In the world of quadratic functions, the vertex formula is a handy tool that helps us pinpoint the highest or lowest point on the graph of a parabola. For a quadratic function written in the form \[ h(t) = at^2 + bt + c \]we determine the vertex using the formula\[ t = -\frac{b}{2a} \]This formula is derived from the process of "completing the square," and it essentially tells us where the tip or "vertex" of the parabola is, in terms of its horizontal position on a graph. Once we know this vertex location, we can easily calculate the corresponding height or depth, depending on the context of the problem. In projectile motion problems, the vertex represents the maximum height the object reaches. It’s vital to understand this concept, as it allows the prediction of peak points in trajectories.

Projectile motion refers to the path that an object follows when it is thrown or propelled into the air, affected only by the force of gravity. This kind of motion is common in sports and other everyday settings, like throwing a ball or launching a rocket. In this exercise, the function \[ h(t) = -16t^2 + 96t + 4 \]gives us a mathematical model to predict the height of a projectile at any given time.

• The term \(-16t^2\) represents the effect of gravity pulling the projectile downward.
• The term \(96t\) reflects the initial velocity of the projectile moving upward.
• The term \(4\) is the initial height from which the projectile is launched.

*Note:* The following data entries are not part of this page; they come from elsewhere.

### src/rtl/nibcalc_pkg.sv
package nibcalc_pkg;

    localparam int NIB_W = 4;

    // primary opcode field (command bits 6:4)
    localparam logic [2:0] PRI_ADD  = 3'b000;
    localparam logic [2:0] PRI_AND  = 3'b001;
    localparam logic [2:0] PRI_OR   = 3'b010;
    localparam logic [2:0] PRI_XOR  = 3'b011;
    localparam logic [2:0] PRI_SUB  = 3'b100;
    localparam logic [2:0] PRI_CLR  = 3'b101;
    localparam logic [2:0] PRI_LOAD = 3'b110;
    localparam logic [2:0] PRI_EXT  = 3'b111;

    // extended code field (command bits 3:1 when primary is PRI_EXT)
    localparam logic [2:0] EXT_ADD  = 3'b000;
    localparam logic [2:0] EXT_AND  = 3'b001;
    localparam logic [2:0] EXT_OR   = 3'b010;
    localparam logic [2:0] EXT_XOR  = 3'b011;
    localparam logic [2:0] EXT_SUB  = 3'b100;
    localparam logic [2:0] EXT_PUSH = 3'b101;
    localparam logic [2:0] EXT_POP  = 3'b110;
    localparam logic [2:0] EXT_NOP  = 3'b111;

    typedef enum logic [3:0] {
        OP_ADD,
        OP_AND,
        OP_OR,
        OP_XOR,
        OP_SUB,
        OP_CLR,
        OP_LOAD,
        OP_PUSH,
        OP_POP,
        OP_NOP
    } op_e;

    typedef struct packed {
        op_e  op;
        logic stk_src;   // operand comes from stack top
    } dec_t;

endpackage

### src/rtl/nibcalc_decode.sv
module nibcalc_decode
    import nibcalc_pkg::*;
#(
    parameter int DATA_W = NIB_W,
    localparam int CMD_W = DATA_W + 3
) (
    input  logic [CMD_W-1:0] cmd,
    output dec_t             dec
);

    logic [2:0] pri;
    logic [2:0] ext;

    assign pri = cmd[CMD_W-1 -: 3];
    assign ext = cmd[DATA_W-1 -: 3];

    always_comb begin
        dec = '{op: OP_NOP, stk_src: 1'b0};
        if (pri != PRI_EXT) begin
            case (pri)
                PRI_ADD:  dec.op = OP_ADD;
                PRI_AND:  dec.op = OP_AND;
                PRI_OR:   dec.op = OP_OR;
                PRI_XOR:  dec.op = OP_XOR;
                PRI_SUB:  dec.op = OP_SUB;
                PRI_CLR:  dec.op = OP_CLR;
                PRI_LOAD: dec.op = OP_LOAD;
                default:  dec.op = OP_NOP;
            endcase
        end else begin
            dec.stk_src = 1'b1;
            case (ext)
                EXT_ADD:  dec.op = OP_ADD;
                EXT_AND:  dec.op = OP_AND;
                EXT_OR:   dec.op = OP_OR;
                EXT_XOR:  dec.op = OP_XOR;
                EXT_SUB:  dec.op = OP_SUB;
                EXT_PUSH: dec.op = OP_PUSH;
                EXT_POP:  dec.op = OP_POP;
                default:  dec.op = OP_NOP;
            endcase
        end
    end

endmodule

### src/rtl/nibcalc_alu.sv
module nibcalc_alu
    import nibcalc_pkg::*;
#(
    parameter int DATA_W = NIB_W
) (
    input  op_e               op,
    input  logic [DATA_W-1:0] lhs,
    input  logic [DATA_W-1:0] rhs,
    output logic [DATA_W-1:0] res
);

    always_comb begin
        case (op)
            OP_ADD:  res = lhs + rhs;
            OP_SUB:  res = lhs - rhs;
            OP_AND:  res = lhs & rhs;
            OP_OR:   res = lhs | rhs;
            OP_XOR:  res = lhs ^ rhs;
            default: res = lhs;
        endcase
    end

endmodule

### src/rtl/nibcalc_stack.sv
module nibcalc_stack #(
    parameter int DATA_W = 4,
    parameter int DEPTH  = 4,
    localparam int CNT_W = $clog2(DEPTH + 1)
) (
    input  logic              clk,
    input  logic              rst,
    input  logic              push,
    input  logic              pop,
    input  logic [DATA_W-1:0] din,
    output logic [DATA_W-1:0] top,
    output logic [CNT_W-1:0]  count
);

    localparam logic [CNT_W-1:0] FULL_CNT = CNT_W'(DEPTH);

    typedef struct packed {
        logic [DEPTH-1:0][DATA_W-1:0] ent;   // index 0 is the top
        logic [CNT_W-1:0]             cnt;
    } stk_t;

    stk_t stk_d, stk_q;

    always_comb begin
        stk_d = stk_q;
        if (push) begin
            for (int i = DEPTH - 1; i > 0; i--) begin
                stk_d.ent[i] = stk_q.ent[i-1];
            end
            stk_d.ent[0] = din;
            if (stk_q.cnt != FULL_CNT) begin
                stk_d.cnt = stk_q.cnt + 1'b1;
            end
        end else if (pop) begin
            for (int i = 0; i < DEPTH - 1; i++) begin
                stk_d.ent[i] = stk_q.ent[i+1];
            end
            stk_d.ent[DEPTH-1] = '0;
            if (stk_q.cnt != '0) begin
                stk_d.cnt = stk_q.cnt - 1'b1;
            end
        end
    end

    always_ff @(posedge clk) begin
        if (rst) begin
            stk_q <= '0;
        end else begin
            stk_q <= stk_d;
        end
    end

    assign top   = (stk_q.cnt == '0) ? '0 : stk_q.ent[0];
    assign count = stk_q.cnt;

    AST_ONE_STACK_OP: assert property (@(posedge clk) disable iff (rst)
        $onehot0({push, pop}));
    AST_DEPTH_LIMIT: assert property (@(posedge clk) disable iff (rst)
        count <= FULL_CNT);
    AST_PUSH_LANDS: assert property (@(posedge clk) disable iff (rst)
        push |=> top == $past(din));
    AST_FULL_STAYS: assert property (@(posedge clk) disable iff (rst)
        (push && count == FULL_CNT) |=> count == FULL_CNT);
    AST_EMPTY_POP_STAYS: assert property (@(posedge clk) disable iff (rst)
        (pop && count == '0) |=> count == '0);
    AST_POP_SHRINKS: assert property (@(posedge clk) disable iff (rst)
        (pop && count != '0) |=> count == $past(count) - 1'b1);

endmodule

### src/rtl/nibcalc_core.sv
module nibcalc_core
    import nibcalc_pkg::*;
#(
    parameter int DATA_W = NIB_W,
    parameter int DEPTH  = 4,
    localparam int CMD_W = DATA_W + 3,
    localparam int CNT_W = $clog2(DEPTH + 1)
) (
    input  logic              clk,
    input  logic              rst,
    input  logic              exec_i,
    input  logic [CMD_W-1:0]  cmd_i,
    output logic [DATA_W-1:0] acc_o,
    output logic [DATA_W-1:0] top_o,
    output logic [CNT_W-1:0]  depth_o
);

    typedef struct packed {
        logic [DATA_W-1:0] acc;
    } core_t;

    core_t             core_d, core_q;
    dec_t              dec;
    logic [DATA_W-1:0] imm;
    logic [DATA_W-1:0] operand;
    logic [DATA_W-1:0] alu_res;
    logic [DATA_W-1:0] stk_top;
    logic [CNT_W-1:0]  stk_cnt;
    logic              do_push;
    logic              do_pop;

    assign imm = cmd_i[DATA_W-1:0];

    nibcalc_decode #(.DATA_W(DATA_W)) u_dec (
        .cmd (cmd_i),
        .dec (dec)
    );

    assign operand = dec.stk_src ? stk_top : imm;

    nibcalc_alu #(.DATA_W(DATA_W)) u_alu (
        .op  (dec.op),
        .lhs (core_q.acc),
        .rhs (operand),
        .res (alu_res)
    );

    assign do_push = exec_i && (dec.op == OP_PUSH);
    assign do_pop  = exec_i && (dec.op == OP_POP);

    nibcalc_stack #(.DATA_W(DATA_W), .DEPTH(DEPTH)) u_stk (
        .clk   (clk),
        .rst   (rst),
        .push  (do_push),
        .pop   (do_pop),
        .din   (core_q.acc),
        .top   (stk_top),
        .count (stk_cnt)
    );

    always_comb begin
        core_d = core_q;
        if (exec_i) begin
            case (dec.op)
                OP_ADD, OP_AND, OP_OR, OP_XOR, OP_SUB: core_d.acc = alu_res;
                OP_CLR:  core_d.acc = '0;
                OP_LOAD: core_d.acc = imm;
                OP_POP:  core_d.acc = stk_top;
                default: core_d.acc = core_q.acc;
            endcase
        end
    end

    always_ff @(posedge clk) begin
        if (rst) begin
            core_q <= '0;
        end else begin
            core_q <= core_d;
        end
    end

    assign acc_o   = core_q.acc;
    assign top_o   = stk_top;
    assign depth_o = stk_cnt;

    AST_IDLE_HOLDS: assert property (@(posedge clk) disable iff (rst)
        !exec_i |=> ($stable(acc_o) && $stable(depth_o) && $stable(top_o)));
    AST_CLEAR_ZERO: assert property (@(posedge clk) disable iff (rst)
        (exec_i && cmd_i[CMD_W-1 -: 3] == PRI_CLR) |=> acc_o == '0);
    AST_LOAD_COPY: assert property (@(posedge clk) disable iff (rst)
        (exec_i && cmd_i[CMD_W-1 -: 3] == PRI_LOAD)
            |=> acc_o == $past(cmd_i[DATA_W-1:0]));
    AST_POP_TAKES_TOP: assert property (@(posedge clk) disable iff (rst)
        (exec_i && cmd_i[CMD_W-1 -: 3] == PRI_EXT
                && cmd_i[DATA_W-1 -: 3] == EXT_POP)
            |=> acc_o == $past(top_o));
    AST_PUSH_KEEPS_ACC: assert property (@(posedge clk) disable iff (rst)
        (exec_i && cmd_i[CMD_W-1 -: 3] == PRI_EXT
                && cmd_i[DATA_W-1 -: 3] == EXT_PUSH)
            |=> $stable(acc_o));
    AST_EMPTY_TOP_ZERO: assert property (@(posedge clk) disable iff (rst)
        depth_o == '0 |-> top_o == '0);

endmodule

### config.mk
export PLATFORM = sky130hd
export DESIGN_NAME = nibcalc_core
export DESIGN_NICKNAME = d
export VERILOG_FILES = /design/src/rtl/nibcalc_pkg.sv /design/src/rtl/nibcalc_decode.sv /design/src/rtl/nibcalc_alu.sv /design/src/rtl/nibcalc_stack.sv /design/src/rtl/nibcalc_core.sv
export SDC_FILE = /design/constraint.sdc
export NUM_CORES = 1
export LEC_CHECK = 0
export ABC_CLOCK_PERIOD_IN_PS = 5600
export BUFFER_PORTS_ARGS = -buffer_cell sky130_fd_sc_hd__buf_2
export CAP_MARGIN = 20
export CORE_MARGIN = 5
export CORE_UTILIZATION = 60
export CTS_BUF_LIST = sky130_fd_sc_hd__clkbuf_4 sky130_fd_sc_hd__clkbuf_8
export DETAILED_ROUTE_END_ITERATION = 16
export HOLD_SLACK_MARGIN = 0.02
export PLACE_DENSITY = 0.82
export SYNTH_ARGS = -nofsm -noshare
export SYNTH_HDL_FRONTEND = slang
export SYNTH_SLANG_ARGS = --single-unit
### constraint.sdc
create_clock -name clk -period 5.6 [get_ports clk]
set_input_delay 0.56 -clock clk [delete_from_list [all_inputs] [get_ports clk]]
set_output_delay 0.56 -clock clk [all_outputs]
set_load 0.01 [all_outputs]
==> run summary <==
Post-route DRC violation count = 0
Max Clk Rate = 0.3177 GHz
Post-synth EDFFs = 0
Setup Skew = 0.01468 ns
Hold Vio Cnt, Final = 0
Final Cell Area = 0.001772 mm²
Post-synth top area share = 26.69%
Fin Setup TNS = 0 ns
Predominant post-synthesis flop cell = dfxtp_1
Post_cts resized = 0
Sw power = 0.1056 mW
Finish-stage setup viols = 0
Synth warn = 0
Count of pins over their slew limit = 0
Power share of the clock group = 22.5%
Initial antenna violation count = 0
Part of the power in registers = 51.3%
Worst hold path class = flip-flop to flip-flop
Hold_sp = u_stk.stk_q[17]$_SDFFE_PP0P_
CTS buffer count = 3
Via count = 1554
Overflow after GRT = 0
Crit-path max FO = 8
PortBufs = 20
Commonest cells after routing, fill and taps aside = nand2_1, dfxtp_1, nor2_1
Placed cell area = 0.001744 mm²
# clock sinks = 23
Worst IR Drop VDD = 234.2 µV
Global-route wire length before repair = 6.306 mm
# placed instances = 248
FF-to-FF Start = u_stk.count[2]$_SDFFE_PP0P_
CP max stage delay = 0.41 ns
Cell taking the most area after synthesis = dfxtp_1
GPL Wtd Cong = 0.8328
Share of post-route cells with drive strength above 1 = 13.12%
Worst Path Required = 5.84 ns
Starting DRT DRC Count = 105
WS Path Type = flip-flop to flip-flop
H-tree depth = 1
Net Sw Frac = 31.06%
Final Cycle Share = 56.20%
Final ANT Viol Nets = 0
Most frequent CP cell = ha_1
Clk buf depth = 2
Vias/cell = 6.167
CP Cell Sequence = o31a_1, mux2i_1, ha_1, o21ai_0, ha_1, a31oi_1, xnor3_1, xnor2_1, o221ai_1, a211oi_1
Async set-reset flop share out of synthesis = 0%
Die area = 0.004048 mm²
Power density over the cells = 191.9 mW/mm²
Crit-path slowest cell = dfxtp_1
Final WL = 3.703 mm
Final WS setup = 2.453 ns
Fin crit period = 3.147 ns
Leading cell type in the layout, fill and taps excluded = nand2_1
CTS Hold Bufs = 0
Top-Level Pins = 21
Core ar. = 0.002758 mm²
Mapped Cells = 214
CTS tree = built
Vias in the first global route = 1356
Net Count, Synth = 238
Worst Tran Pin Value = 0.6654 ns
Top area cells in the synthesized netlist = dfxtp_1, ha_1, nand2_1, a311oi_1, nor2_1
Slew margin rel. = 55.43%
Die H = 63.63 µm
Sequential-to-total area share from yosys stat = 26.69%
Starting Density = 62.57%
Root Buffer = clkbuf_4
Yosys cell types = 46
Worst Setup SP = u_stk.count[2]$_SDFFE_PP0P_
DPL Wire Length = 2.796 mm
R2R setup slack = 2.45 ns
RR Endpoint = acc_o[3]$_SDFFE_PP0P_
Avg WL per Cell = 14.69 µm
Pin count of the biggest net entering global routing = 24
Unrepaired setup endpoints after global routing = no
Critical path startpoint category = flip-flop
P_leak = 0.7078 nW
Clock transition at path regs = 0.13 ns
Status = finished clean
Worst skew pair latency = 0.32 ns
Die Width = 63.63 µm
Combinational group share of total power = 26.3%
Final cell count without fillers = 252
Synth-to-layout area growth = 2.683%
Avg Cell Area, Syn = 8.063 µm²
Hold Path End = u_stk.stk_q[13]$_SDFFE_PP0P_
Min-Delay Path Depth = 2
Nets = 246
# rows = 19
Crit end category = flip-flop
Gr usage total = 18.78%
Critical path arrival = 3.39 ns
DRT Pass-1 Iters = 4
Max cap viols = 0
Pre-CTS WS = 2.141 ns
Antenna cells = 0
Seq cells post-synth = 23
FF-to-FF path depth = 10
Synthesized area = 0.001725 mm²
# Post-CTS Setup Buffers = 0
Internal Power = 0.2344 mW
power groups by stage:
stage	sequential, mW	clock (mW)	combinational (mW)
final	0.174	0.0763	0.0893
after global routing	0.175	0.0866	0.0988
after CTS	0.174	0.0782	0.0883
after detailed placement	0.178	0	0.0879
after global placement	0.178	0	0.0849
after floorplan	0.178	0	0.0695
stage by stage:
step	hold WS, ns	total power, mW	utilization (%)
5_1_grt	0.5124	0.3608	64.25
3_3_place_gp	0.4702	0.2629	63.25
2_1_floorplan	0.4498	0.2474	-
6_report	0.4755	0.3399	64.25
3_5_place_dp	0.4729	0.2660	63.25
4_1_cts	0.4817	0.3408	64.25
cells in the mapped netlist, types with 2 or more instances:
cell	count
a21o_1	2
a21oi_1	12
a22oi_1	5
a311oi_1	10
a31oi_1	3
buf_4	4
buf_6	4
clkbuf_1	7
dfxtp_1	23
fa_1	2
ha_1	12
inv_1	14
mux2i_1	4
nand2_1	30
nand3_1	2
nand3b_1	2
nor2_1	21
nor3_1	6
o211ai_1	3
o21a_1	2
o21ai_0	7
o221ai_1	3
o22ai_1	5
o31a_1	4
xnor2_1	4
xor2_1	3
worst max-delay path by stage:
stage	slack, ns	to
2_1_floorplan	2.49	acc_o[3]$_SDFFE_PP0P_
3_3_place_gp	2.28	acc_o[3]$_SDFFE_PP0P_
3_5_place_dp	2.14	acc_o[3]$_SDFFE_PP0P_
4_1_cts	2.46	acc_o[3]$_SDFFE_PP0P_
5_1_grt	2.24	acc_o[3]$_SDFFE_PP0P_
6_report	2.45	acc_o[3]$_SDFFE_PP0P_
cell type report:
class	instances	area, µm²
Clock buffer	3	22.52
Multi-Input combinational cell	159	1089
Timing Repair Buffer	20	100.1
Fill cell	245	985.9
Clock inverter	1	5.005
Sequential cell	23	460.4
Tap cell	31	38.79
Inverter	15	56.30
state kept, by name, indices dropped and copies added (netlist names):
signal	flops
u_stk.count	3
acc_o	4
u_stk.stk_q	16
kinds of logic (layout without fill, tap and decap cells):
| group | after synthesis | after routing | share of synthesized area, % |
|---|---|---|---|
| XOR/XNOR | 8 | 8 | 4.859 |
| flip-flops | 23 | 23 | 26.69 |
| AO/OA/AOI/OAI | 64 | 64 | 26.03 |
| AND/OR/NAND/NOR | 68 | 68 | 17.55 |
| multiplexers | 5 | 5 | 3.626 |
| buffers and inverters | 32 | 39 | 10.22 |
| adder cells (fa/ha/maj) | 14 | 14 | 11.02 |
worst max-delay path, delay by kind of cell, from the launching register on:
| kind | cells | cell delay, ns |
|---|---|---|
| compound gates | 5 | 1.29 |
| xor+xnor | 2 | 0.39 |
| fa+ha+maj | 2 | 0.61 |
| flops | 1 | 0.41 |
| mux | 1 | 0.36 |
routing by layer:
| layer | GRT usage, % | vias to the layer above | part of all wire, % |
|---|---|---|---|
| li1 | - | 784 | - |
| met1 | 28.79 | 725 | 52 |
| met2 | 27.03 | 43 | 42 |
| met3 | 4.440 | 2 | 6.4 |
| met4 | 2.338 | 0 | 0.27 |
| met5 | 0 | - | 0 |
Note: power is estimated with default switching activity, not from simulation.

Understanding the basic components of the equation helps in figuring out how different forces are acting upon the object at any given time. With the help of these parameters, we can predict the projectile's trajectory and its varying height over time.

The concept of maximum height in projectile motion is vital because it indicates the peak of an object's trajectory. Once an object is thrown upwards, it eventually slows down, stops at its peak or maximum height, then descends due to gravity. In our current exercise, the maximum height is achieved at the vertex of the quadratic function. We already calculated that this height occurs at \(t = 3\) seconds. By substituting back into the equation, we determined the height is\[ h(3) = -16(3)^2 + 96(3) + 4 = 148 \]The highest point the projectile reaches is 148 feet. This calculation matters in real-world applications, from athletics to engineering, confirming expectations about how high a projectile will travel, ensuring safety, and even for the enjoyment of seeing how things fly!